Numeric vector of gene indices to be plotted in gene profiles plot (which=7, profile.type="gene"). If NULL, you can interactively select them in the gene scores plot (which=4).

profile.type

Type of which=7 plot:

"gene": Gene profiles plot of selected genes in row.interest with the query compounds and those selected in column.interest ordered first on the x axis. The other compounds are ordered in decreasing CScore.
"cmpd": Compound profiles plot of query and selected compounds (column.interest) and only those genes on the x-axis which beat the thresholds (gene.thresP, gene.thresN)

color.columns

Vector of colors for the query and reference columns (compounds). If NULL, blue will be used for query and black for reference. Use this option to highlight query columns and reference columns of interest.

gene.highlight

Single numeric vector or list of maximum 5 numeric vectors. This highlights gene of interest in gene scores plot (which=4) up to 5 different colors. (e.g. You can use this to highlight genes you know to be differentially expressed)

gene.thresP

Threshold for genes with a high score (which=4).

gene.thresN

Threshold for genes with a low score (which=4).

thresP.col

Color of genes above gene.thresP.

thresN.col

Color of genes below gene.thresN.

grouploadings.labels

This parameter used for the Group Loadings Plots (which=8). In general this plot will contain the loadings of all factors, grouped and colored by the labels given in this parameter.

If grouploadings.labels!=NULL: Provide a vector for all samples (query + ref) containing labels on which the plot will be based on.
If grouploadings.labels=NULL: If no labels are provided when choosing which=8, automatic labels ("Top Samples of Component 1, 2....") will be created. These labels are given to the top grouploadings.cutoff number of samples based on the absolute values of the loadings.

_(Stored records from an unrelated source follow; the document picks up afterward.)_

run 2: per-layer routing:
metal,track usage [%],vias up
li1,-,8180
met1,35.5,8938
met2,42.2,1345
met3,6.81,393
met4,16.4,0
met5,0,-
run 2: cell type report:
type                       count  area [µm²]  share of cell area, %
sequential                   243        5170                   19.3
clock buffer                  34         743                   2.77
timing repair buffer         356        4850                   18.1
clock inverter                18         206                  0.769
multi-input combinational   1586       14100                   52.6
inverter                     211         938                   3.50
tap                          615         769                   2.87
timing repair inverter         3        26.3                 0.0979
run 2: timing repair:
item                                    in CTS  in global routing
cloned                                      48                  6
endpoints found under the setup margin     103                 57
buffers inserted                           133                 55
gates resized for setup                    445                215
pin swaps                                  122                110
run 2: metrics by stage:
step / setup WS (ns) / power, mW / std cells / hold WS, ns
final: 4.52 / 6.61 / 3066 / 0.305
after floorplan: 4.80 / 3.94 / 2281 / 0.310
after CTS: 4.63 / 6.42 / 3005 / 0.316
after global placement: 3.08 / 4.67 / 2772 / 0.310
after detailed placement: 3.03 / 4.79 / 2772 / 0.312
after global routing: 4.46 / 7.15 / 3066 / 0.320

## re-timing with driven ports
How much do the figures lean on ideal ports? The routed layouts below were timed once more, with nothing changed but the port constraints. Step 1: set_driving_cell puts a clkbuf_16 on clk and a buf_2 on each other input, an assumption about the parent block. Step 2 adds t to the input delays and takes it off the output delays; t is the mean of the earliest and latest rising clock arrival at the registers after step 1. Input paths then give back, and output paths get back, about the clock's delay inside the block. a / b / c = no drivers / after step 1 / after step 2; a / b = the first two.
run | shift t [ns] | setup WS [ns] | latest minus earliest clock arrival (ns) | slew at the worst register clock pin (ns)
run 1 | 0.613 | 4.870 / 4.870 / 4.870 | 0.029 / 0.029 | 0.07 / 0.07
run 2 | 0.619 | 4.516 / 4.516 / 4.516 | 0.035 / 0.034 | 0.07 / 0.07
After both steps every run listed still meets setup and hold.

Plot which=8 can be used to check 2 different situations. Either to check if your provided labels coincide with the discovered structure in the analysis. The other aim is to find new interesting structures (of samples) which strongly appear in one or multiple components. A subsequent step could be to take some strong samples/compounds of these compounds and use them as a new query set in a new CS analysis to check its validity or to find newly connected compounds.

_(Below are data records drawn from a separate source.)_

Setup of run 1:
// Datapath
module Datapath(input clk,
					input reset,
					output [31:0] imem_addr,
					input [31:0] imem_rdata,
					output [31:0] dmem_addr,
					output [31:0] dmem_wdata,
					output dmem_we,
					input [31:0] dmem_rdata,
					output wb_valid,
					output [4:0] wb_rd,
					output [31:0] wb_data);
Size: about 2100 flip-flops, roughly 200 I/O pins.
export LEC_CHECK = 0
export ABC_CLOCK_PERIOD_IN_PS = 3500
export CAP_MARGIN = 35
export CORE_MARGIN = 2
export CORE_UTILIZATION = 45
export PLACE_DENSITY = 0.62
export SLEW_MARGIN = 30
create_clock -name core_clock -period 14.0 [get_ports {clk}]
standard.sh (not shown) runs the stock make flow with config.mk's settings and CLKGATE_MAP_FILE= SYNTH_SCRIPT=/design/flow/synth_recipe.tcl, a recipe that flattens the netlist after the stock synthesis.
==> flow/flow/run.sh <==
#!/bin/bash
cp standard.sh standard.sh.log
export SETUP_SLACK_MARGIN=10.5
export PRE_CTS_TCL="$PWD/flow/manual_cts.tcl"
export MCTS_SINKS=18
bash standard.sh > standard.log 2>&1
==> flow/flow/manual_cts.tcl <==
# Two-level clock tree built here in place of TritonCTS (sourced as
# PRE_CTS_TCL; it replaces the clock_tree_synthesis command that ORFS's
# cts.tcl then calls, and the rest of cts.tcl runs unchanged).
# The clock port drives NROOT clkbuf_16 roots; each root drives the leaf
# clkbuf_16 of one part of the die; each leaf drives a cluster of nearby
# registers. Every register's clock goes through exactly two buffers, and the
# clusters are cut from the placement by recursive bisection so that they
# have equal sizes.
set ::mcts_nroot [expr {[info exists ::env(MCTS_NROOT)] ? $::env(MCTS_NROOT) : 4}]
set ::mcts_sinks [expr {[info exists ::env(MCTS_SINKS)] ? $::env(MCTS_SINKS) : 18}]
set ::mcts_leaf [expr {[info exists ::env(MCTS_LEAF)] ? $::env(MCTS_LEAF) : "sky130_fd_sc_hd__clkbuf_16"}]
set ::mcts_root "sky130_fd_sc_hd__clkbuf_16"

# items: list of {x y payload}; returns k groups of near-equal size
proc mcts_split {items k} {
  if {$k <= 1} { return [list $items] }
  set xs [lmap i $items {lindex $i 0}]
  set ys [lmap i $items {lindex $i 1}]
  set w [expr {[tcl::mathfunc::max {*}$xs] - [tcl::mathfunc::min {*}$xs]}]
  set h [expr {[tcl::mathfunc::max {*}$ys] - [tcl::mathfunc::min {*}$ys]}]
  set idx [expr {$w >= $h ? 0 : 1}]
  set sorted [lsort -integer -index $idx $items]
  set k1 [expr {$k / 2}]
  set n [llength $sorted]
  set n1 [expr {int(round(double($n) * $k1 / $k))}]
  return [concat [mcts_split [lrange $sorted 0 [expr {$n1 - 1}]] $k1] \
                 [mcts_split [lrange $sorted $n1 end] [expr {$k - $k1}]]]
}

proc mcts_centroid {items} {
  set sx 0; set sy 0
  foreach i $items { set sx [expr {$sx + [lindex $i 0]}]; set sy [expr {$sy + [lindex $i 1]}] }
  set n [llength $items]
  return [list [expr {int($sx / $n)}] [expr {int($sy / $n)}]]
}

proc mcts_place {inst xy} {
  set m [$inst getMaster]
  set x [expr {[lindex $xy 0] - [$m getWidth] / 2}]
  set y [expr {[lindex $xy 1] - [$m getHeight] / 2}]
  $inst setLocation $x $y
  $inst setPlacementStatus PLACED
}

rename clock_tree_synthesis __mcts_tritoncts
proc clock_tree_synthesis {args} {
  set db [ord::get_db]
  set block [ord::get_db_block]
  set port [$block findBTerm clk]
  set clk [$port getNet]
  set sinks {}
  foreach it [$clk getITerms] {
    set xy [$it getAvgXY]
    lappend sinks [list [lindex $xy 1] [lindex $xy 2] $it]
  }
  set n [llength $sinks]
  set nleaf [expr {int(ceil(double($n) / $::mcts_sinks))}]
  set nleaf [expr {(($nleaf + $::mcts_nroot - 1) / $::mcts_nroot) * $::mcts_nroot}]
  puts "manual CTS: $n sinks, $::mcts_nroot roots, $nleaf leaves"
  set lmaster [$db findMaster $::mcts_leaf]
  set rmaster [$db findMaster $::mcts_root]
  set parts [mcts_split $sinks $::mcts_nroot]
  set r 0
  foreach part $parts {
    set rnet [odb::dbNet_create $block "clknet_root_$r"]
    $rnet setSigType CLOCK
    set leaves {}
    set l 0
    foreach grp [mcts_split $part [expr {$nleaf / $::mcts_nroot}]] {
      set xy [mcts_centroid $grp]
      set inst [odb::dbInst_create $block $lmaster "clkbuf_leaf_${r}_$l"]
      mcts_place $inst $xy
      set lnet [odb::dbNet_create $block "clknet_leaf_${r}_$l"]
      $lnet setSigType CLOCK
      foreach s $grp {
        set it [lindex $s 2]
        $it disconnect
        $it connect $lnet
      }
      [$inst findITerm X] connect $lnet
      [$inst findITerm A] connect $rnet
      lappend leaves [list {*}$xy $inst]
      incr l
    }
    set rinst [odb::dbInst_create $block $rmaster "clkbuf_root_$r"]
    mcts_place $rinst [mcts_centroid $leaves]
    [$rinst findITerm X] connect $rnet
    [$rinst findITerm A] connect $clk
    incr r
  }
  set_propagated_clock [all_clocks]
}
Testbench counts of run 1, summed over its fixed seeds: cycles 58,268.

Please note that even when group.loadings.labels!=NULL, that the labels based on the absolute loadings of all the factors (the top grouploadings.cutoff) will always be generated and saved in samplefactorlabels in the extra slot of the CSresult object. This can then later be used for the CSlabelscompare function to compare them with your true labels.

grouploadings.cutoff

Parameter used in plot which=8. See grouploadings.labels=NULL for more information. If this parameter is not provided, it will be automatically set to 10% of the total number of loadings.

legend.names

Option to draw a legend of for example colored columns in Compound Loadings plot (which=3). If NULL, only "References" will be in the legend.

legend.cols

Colors to be used in legends. If NULL, only blue for "Queries is used".

legend.pos

Position of the legend in all requested plots, can be "topright", "topleft", "bottomleft", "bottomright", "bottom", "top", "left", "right", "center".

labels

Boolean value (default=TRUE) to use row and/or column text labels in the score plots (which=c(3,4,5,6)).

result.available

You can a previously returned object by CSanalysis in order to only draw graphs, not recompute the scores.

result.available.update

Logical value. If TRUE, the CS and GS will be overwritten depending on the new component.plot choice. This would also delete the p-values if permutation.object was available.

plot.type

How should the plots be outputted? "pdf" to save them in pdf files, device to draw them in a graphics device (default), sweave to use them in a sweave or knitr file.

basefilename

Directory including filename of the graphs if saved in pdf files

Value

An object of the S4 Class CSresult-class.